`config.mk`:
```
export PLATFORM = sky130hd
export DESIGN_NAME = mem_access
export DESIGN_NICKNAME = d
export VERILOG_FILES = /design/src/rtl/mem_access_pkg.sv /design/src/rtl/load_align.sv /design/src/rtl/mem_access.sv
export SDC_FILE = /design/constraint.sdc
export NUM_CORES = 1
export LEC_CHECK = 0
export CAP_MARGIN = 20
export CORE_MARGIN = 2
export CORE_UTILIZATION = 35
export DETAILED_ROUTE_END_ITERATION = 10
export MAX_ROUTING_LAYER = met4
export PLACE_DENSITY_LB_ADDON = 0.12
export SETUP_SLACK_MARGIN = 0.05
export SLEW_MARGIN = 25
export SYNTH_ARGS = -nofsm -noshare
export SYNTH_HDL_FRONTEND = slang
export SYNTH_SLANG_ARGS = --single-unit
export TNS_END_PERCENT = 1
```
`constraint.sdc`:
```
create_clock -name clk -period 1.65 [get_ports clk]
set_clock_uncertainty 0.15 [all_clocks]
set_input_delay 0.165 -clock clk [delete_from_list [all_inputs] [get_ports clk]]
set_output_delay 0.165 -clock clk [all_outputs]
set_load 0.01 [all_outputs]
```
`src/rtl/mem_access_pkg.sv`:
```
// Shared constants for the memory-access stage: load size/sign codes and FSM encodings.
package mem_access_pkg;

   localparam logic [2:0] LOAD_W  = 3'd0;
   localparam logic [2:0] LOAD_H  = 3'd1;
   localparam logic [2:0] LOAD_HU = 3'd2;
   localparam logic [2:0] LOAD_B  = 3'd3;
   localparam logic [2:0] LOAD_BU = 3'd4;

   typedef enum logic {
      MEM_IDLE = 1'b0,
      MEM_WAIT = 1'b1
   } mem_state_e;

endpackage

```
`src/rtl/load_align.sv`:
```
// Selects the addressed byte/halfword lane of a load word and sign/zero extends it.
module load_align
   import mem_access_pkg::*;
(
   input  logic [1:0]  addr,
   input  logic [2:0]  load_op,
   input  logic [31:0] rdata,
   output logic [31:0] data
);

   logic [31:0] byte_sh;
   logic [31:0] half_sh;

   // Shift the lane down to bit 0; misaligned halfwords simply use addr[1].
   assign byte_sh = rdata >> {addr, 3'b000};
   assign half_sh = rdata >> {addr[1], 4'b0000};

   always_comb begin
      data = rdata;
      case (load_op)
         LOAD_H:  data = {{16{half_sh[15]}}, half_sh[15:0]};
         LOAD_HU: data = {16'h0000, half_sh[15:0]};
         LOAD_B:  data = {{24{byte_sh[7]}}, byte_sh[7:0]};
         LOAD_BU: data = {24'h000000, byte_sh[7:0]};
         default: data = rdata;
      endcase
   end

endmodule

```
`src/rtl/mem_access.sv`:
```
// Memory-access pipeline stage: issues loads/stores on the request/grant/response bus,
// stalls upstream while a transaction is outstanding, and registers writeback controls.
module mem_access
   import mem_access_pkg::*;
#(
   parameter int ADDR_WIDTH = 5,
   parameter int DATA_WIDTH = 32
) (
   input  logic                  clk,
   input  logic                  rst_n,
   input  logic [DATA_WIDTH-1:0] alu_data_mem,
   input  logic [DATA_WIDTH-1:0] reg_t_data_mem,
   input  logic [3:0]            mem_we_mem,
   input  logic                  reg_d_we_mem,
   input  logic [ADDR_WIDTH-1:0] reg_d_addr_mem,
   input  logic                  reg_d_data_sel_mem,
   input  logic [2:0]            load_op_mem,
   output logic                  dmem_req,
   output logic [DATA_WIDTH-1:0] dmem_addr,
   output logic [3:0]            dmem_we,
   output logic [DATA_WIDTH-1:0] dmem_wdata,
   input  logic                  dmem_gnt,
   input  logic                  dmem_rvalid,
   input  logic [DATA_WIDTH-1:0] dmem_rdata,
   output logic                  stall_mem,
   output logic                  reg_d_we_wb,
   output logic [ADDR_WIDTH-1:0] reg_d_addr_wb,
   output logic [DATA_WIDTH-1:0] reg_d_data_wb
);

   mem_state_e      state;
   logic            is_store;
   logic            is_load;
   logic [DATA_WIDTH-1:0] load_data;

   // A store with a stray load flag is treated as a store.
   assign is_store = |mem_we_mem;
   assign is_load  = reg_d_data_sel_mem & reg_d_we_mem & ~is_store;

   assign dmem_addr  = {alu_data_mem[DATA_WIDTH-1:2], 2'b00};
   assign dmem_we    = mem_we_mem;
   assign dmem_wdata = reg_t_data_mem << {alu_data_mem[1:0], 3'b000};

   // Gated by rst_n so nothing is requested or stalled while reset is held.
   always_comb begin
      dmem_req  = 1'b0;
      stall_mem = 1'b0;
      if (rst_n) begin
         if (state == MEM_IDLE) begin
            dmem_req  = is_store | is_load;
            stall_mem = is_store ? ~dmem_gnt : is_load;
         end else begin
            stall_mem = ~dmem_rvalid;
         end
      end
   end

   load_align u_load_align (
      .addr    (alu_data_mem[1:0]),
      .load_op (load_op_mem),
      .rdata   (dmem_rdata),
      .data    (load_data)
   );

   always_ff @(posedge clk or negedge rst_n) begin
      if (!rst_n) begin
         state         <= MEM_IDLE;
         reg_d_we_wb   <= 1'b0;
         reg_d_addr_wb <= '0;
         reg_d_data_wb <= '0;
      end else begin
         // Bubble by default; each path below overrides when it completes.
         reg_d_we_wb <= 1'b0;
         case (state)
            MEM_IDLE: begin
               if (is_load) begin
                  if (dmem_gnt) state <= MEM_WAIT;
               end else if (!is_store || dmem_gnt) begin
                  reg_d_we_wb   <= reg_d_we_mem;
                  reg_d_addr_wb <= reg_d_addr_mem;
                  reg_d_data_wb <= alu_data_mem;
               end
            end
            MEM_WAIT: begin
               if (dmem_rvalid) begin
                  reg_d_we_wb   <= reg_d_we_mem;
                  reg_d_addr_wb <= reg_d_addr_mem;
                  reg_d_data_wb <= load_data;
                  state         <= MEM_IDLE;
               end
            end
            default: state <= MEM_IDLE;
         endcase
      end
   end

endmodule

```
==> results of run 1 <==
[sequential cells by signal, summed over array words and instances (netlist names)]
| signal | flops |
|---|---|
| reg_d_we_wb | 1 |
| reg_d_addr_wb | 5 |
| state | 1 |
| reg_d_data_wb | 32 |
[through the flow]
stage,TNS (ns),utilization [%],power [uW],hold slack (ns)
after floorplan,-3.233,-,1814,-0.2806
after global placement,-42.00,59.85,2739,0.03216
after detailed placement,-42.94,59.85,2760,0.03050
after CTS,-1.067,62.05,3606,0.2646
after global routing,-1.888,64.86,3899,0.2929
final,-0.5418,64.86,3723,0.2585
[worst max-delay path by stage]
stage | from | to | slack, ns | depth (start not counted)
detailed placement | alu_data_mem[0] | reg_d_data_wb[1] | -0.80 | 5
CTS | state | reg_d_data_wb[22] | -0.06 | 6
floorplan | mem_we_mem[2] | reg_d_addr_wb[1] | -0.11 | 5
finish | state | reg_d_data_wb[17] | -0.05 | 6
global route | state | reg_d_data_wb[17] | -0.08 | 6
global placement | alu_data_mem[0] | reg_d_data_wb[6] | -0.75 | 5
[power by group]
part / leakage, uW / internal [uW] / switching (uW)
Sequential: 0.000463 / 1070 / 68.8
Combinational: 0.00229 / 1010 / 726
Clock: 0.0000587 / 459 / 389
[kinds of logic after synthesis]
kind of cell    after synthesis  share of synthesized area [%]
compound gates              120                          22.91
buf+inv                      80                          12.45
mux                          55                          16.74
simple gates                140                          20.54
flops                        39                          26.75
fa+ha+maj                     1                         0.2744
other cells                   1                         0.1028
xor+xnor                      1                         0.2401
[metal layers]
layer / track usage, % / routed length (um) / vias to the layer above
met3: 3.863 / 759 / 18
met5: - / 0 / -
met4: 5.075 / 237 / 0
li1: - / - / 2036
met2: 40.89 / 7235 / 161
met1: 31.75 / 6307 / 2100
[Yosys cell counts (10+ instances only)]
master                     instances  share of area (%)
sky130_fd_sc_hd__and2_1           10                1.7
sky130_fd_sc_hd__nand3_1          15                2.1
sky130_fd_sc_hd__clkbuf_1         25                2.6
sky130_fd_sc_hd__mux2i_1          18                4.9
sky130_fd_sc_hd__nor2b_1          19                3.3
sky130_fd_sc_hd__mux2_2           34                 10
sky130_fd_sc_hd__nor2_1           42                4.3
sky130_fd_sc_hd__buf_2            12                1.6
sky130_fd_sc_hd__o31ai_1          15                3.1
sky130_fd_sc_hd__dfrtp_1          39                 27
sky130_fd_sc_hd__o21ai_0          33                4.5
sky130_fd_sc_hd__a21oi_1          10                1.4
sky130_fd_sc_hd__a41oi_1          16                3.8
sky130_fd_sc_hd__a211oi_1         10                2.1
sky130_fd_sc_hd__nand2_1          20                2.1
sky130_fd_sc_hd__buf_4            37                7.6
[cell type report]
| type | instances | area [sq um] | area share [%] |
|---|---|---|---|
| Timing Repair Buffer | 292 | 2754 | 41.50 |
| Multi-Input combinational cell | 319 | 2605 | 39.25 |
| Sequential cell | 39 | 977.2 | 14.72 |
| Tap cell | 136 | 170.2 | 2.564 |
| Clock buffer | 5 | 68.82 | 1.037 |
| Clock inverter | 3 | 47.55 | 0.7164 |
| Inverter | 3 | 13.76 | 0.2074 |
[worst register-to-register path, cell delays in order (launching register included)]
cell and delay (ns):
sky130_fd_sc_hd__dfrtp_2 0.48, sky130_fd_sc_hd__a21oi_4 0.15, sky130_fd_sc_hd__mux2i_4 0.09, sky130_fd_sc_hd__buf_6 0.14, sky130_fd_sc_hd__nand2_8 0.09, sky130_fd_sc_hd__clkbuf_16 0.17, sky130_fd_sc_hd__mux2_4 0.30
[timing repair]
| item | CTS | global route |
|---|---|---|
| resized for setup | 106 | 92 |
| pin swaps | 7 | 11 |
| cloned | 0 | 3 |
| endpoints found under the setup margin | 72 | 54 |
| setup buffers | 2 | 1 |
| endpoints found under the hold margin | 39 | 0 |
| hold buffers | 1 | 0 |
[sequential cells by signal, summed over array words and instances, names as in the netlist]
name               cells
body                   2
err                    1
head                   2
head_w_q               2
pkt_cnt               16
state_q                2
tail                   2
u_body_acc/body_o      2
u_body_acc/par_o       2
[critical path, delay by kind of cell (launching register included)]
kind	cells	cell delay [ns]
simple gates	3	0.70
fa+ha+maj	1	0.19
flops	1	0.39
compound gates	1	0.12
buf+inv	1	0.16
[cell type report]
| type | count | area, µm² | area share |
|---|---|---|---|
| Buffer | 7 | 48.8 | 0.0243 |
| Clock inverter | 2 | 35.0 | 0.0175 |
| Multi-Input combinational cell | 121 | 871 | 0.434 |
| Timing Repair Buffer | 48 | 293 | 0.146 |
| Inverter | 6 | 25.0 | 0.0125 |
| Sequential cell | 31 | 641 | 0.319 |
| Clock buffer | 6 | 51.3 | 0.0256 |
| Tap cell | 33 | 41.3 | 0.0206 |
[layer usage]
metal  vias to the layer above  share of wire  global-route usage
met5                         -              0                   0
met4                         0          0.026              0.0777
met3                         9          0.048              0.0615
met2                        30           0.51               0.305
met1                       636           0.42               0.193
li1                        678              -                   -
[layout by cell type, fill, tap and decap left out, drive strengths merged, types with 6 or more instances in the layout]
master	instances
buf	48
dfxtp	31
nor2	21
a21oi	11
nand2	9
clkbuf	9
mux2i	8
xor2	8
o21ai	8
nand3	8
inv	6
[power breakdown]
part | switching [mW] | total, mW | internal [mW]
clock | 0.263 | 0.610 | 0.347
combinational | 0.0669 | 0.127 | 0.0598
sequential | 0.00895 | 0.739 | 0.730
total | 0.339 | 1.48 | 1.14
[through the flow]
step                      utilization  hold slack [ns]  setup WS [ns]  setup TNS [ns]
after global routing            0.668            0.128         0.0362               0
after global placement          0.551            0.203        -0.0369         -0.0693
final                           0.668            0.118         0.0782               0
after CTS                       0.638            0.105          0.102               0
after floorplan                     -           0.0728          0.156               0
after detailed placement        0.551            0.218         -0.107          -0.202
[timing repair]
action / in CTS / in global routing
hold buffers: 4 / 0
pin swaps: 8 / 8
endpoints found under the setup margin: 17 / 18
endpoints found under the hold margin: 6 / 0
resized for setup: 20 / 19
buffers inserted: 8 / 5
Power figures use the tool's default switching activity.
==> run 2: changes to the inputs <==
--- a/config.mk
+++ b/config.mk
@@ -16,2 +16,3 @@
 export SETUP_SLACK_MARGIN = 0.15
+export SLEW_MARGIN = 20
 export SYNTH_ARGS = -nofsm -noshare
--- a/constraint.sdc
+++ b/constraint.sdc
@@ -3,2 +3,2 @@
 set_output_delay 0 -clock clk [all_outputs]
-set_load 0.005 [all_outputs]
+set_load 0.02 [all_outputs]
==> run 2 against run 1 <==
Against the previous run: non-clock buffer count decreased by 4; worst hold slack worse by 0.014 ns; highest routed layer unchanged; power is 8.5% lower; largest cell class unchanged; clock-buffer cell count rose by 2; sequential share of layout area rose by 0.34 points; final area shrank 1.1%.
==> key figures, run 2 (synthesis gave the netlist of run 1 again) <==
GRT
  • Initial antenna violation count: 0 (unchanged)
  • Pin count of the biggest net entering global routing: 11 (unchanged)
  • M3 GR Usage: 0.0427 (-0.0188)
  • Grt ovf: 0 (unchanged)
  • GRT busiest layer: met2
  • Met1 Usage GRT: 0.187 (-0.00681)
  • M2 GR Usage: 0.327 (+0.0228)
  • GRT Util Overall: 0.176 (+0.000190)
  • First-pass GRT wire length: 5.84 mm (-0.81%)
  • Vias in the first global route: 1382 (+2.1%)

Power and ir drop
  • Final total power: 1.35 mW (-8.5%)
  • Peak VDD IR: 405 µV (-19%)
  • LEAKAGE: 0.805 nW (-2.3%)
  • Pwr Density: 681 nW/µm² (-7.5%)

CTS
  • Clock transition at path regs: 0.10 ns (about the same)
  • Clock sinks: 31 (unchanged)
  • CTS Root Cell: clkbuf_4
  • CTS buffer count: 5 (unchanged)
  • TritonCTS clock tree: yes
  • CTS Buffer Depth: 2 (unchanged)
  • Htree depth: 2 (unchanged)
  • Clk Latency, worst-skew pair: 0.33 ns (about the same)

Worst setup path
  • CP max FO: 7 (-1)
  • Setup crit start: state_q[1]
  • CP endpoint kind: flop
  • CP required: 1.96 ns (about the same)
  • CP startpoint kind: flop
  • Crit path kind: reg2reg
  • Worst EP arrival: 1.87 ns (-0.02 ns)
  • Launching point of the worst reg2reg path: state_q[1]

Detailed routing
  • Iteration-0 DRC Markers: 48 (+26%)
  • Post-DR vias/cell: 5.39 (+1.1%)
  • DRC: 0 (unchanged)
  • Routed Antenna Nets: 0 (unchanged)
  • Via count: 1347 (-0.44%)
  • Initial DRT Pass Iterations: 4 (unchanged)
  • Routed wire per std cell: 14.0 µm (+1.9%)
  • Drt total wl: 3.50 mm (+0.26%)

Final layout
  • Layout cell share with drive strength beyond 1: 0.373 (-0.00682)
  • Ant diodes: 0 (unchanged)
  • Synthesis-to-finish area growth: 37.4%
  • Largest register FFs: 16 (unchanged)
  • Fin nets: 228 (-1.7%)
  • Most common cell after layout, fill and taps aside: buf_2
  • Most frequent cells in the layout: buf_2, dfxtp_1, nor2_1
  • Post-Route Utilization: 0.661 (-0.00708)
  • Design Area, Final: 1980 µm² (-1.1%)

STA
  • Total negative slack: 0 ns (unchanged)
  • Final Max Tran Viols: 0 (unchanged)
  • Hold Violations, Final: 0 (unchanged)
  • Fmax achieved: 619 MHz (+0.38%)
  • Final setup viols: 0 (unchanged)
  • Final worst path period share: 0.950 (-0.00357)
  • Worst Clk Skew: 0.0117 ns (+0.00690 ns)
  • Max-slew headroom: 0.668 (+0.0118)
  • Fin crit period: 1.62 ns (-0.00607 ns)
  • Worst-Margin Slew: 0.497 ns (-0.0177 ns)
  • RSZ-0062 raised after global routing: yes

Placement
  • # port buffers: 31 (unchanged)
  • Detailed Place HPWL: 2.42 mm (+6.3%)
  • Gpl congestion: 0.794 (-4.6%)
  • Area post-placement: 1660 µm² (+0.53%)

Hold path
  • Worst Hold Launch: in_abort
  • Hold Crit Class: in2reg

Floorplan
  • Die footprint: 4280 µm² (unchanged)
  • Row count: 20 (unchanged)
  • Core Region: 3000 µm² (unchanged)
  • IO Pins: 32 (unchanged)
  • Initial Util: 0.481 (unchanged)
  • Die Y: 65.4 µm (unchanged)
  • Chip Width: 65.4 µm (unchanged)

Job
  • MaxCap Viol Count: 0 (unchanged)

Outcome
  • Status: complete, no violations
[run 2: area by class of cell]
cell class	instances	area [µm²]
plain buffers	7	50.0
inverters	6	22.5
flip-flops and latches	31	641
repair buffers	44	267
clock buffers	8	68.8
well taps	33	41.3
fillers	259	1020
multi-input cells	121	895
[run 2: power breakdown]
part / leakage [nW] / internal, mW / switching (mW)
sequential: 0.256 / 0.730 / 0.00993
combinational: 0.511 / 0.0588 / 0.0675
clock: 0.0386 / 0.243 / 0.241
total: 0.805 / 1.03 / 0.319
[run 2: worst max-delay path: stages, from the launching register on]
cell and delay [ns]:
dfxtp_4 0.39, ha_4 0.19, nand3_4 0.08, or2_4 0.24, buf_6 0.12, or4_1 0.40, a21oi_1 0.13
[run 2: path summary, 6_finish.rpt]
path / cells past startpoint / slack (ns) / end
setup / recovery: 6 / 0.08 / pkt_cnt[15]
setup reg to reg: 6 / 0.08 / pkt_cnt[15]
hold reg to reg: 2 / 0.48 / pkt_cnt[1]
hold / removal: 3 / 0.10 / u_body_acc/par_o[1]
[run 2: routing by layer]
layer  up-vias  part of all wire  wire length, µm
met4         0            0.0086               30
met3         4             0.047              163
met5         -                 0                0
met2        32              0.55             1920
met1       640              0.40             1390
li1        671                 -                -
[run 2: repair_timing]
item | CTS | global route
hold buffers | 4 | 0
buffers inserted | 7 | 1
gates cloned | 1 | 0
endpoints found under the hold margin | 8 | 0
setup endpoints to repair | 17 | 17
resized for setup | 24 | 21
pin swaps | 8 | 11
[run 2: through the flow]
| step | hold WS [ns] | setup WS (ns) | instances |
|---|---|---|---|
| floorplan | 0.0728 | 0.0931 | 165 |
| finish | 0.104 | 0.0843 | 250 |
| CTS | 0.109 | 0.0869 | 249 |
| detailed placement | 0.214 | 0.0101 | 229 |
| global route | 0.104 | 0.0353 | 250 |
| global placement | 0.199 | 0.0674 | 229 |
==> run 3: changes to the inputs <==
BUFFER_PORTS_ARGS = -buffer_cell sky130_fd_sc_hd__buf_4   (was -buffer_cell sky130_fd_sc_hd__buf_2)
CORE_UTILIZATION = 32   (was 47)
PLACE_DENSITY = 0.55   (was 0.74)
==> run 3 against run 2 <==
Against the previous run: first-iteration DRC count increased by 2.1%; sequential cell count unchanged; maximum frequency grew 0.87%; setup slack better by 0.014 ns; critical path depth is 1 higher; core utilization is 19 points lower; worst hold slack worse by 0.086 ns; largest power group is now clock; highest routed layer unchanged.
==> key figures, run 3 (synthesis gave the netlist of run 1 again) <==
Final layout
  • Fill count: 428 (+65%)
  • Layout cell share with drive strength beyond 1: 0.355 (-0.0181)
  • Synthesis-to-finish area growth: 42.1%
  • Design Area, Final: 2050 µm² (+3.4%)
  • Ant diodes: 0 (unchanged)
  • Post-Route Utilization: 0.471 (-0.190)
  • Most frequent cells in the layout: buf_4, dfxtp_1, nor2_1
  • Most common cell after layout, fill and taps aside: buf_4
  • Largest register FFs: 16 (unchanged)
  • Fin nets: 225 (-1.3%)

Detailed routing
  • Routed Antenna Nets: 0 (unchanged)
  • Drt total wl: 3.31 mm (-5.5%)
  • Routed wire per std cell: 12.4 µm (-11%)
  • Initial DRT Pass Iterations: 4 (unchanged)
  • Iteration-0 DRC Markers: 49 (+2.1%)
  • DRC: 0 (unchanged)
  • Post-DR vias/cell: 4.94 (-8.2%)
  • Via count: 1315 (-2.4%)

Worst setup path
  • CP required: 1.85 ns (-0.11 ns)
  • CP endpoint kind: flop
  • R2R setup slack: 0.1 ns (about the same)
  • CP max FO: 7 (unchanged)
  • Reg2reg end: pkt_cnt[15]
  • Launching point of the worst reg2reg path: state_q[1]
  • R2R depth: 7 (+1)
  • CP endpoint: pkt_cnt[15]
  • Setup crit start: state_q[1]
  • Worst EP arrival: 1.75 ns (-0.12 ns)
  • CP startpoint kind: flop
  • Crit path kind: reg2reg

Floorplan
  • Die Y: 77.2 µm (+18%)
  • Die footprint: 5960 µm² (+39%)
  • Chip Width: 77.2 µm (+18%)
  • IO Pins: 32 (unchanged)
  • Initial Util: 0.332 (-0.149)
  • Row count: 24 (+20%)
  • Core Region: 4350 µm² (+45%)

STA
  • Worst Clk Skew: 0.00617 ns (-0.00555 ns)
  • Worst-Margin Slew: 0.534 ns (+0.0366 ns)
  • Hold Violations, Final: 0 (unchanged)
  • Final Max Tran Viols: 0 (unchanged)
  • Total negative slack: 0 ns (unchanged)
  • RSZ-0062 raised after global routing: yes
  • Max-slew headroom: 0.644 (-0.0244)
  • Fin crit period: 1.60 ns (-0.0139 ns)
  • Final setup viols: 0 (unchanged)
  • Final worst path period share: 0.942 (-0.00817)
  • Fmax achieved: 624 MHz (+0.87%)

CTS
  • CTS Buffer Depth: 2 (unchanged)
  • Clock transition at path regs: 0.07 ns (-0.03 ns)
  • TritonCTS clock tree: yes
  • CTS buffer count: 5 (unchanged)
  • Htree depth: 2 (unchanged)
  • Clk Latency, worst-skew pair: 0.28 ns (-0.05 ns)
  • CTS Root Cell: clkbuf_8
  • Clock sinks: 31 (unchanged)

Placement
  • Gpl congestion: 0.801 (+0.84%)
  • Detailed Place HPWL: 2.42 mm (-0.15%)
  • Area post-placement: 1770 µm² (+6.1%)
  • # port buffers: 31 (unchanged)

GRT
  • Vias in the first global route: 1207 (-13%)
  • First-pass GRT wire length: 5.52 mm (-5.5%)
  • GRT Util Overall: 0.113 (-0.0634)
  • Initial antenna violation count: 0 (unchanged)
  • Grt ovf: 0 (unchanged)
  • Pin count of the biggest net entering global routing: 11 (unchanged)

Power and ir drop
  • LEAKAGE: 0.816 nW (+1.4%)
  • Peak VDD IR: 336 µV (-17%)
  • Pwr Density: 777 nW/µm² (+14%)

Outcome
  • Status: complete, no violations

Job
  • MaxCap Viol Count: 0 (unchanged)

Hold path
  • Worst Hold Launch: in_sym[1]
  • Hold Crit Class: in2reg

——

Task objective: In the listing above, find the line with "in the netlist]" and the line with "combinational | 0.0669 | 0.127 | 0.0598". Output those two lines and every line between them, exactly as written.

Reply:
[sequential cells by signal, summed over array words and instances, names as in the netlist]
name               cells
body                   2
err                    1
head                   2
head_w_q               2
pkt_cnt               16
state_q                2
tail                   2
u_body_acc/body_o      2
u_body_acc/par_o       2
[critical path, delay by kind of cell (launching register included)]
kind	cells	cell delay [ns]
simple gates	3	0.70
fa+ha+maj	1	0.19
flops	1	0.39
compound gates	1	0.12
buf+inv	1	0.16
[cell type report]
| type | count | area, µm² | area share |
|---|---|---|---|
| Buffer | 7 | 48.8 | 0.0243 |
| Clock inverter | 2 | 35.0 | 0.0175 |
| Multi-Input combinational cell | 121 | 871 | 0.434 |
| Timing Repair Buffer | 48 | 293 | 0.146 |
| Inverter | 6 | 25.0 | 0.0125 |
| Sequential cell | 31 | 641 | 0.319 |
| Clock buffer | 6 | 51.3 | 0.0256 |
| Tap cell | 33 | 41.3 | 0.0206 |
[layer usage]
metal  vias to the layer above  share of wire  global-route usage
met5                         -              0                   0
met4                         0          0.026              0.0777
met3                         9          0.048              0.0615
met2                        30           0.51               0.305
met1                       636           0.42               0.193
li1                        678              -                   -
[layout by cell type, fill, tap and decap left out, drive strengths merged, types with 6 or more instances in the layout]
master	instances
buf	48
dfxtp	31
nor2	21
a21oi	11
nand2	9
clkbuf	9
mux2i	8
xor2	8
o21ai	8
nand3	8
inv	6
[power breakdown]
part | switching [mW] | total, mW | internal [mW]
clock | 0.263 | 0.610 | 0.347
combinational | 0.0669 | 0.127 | 0.0598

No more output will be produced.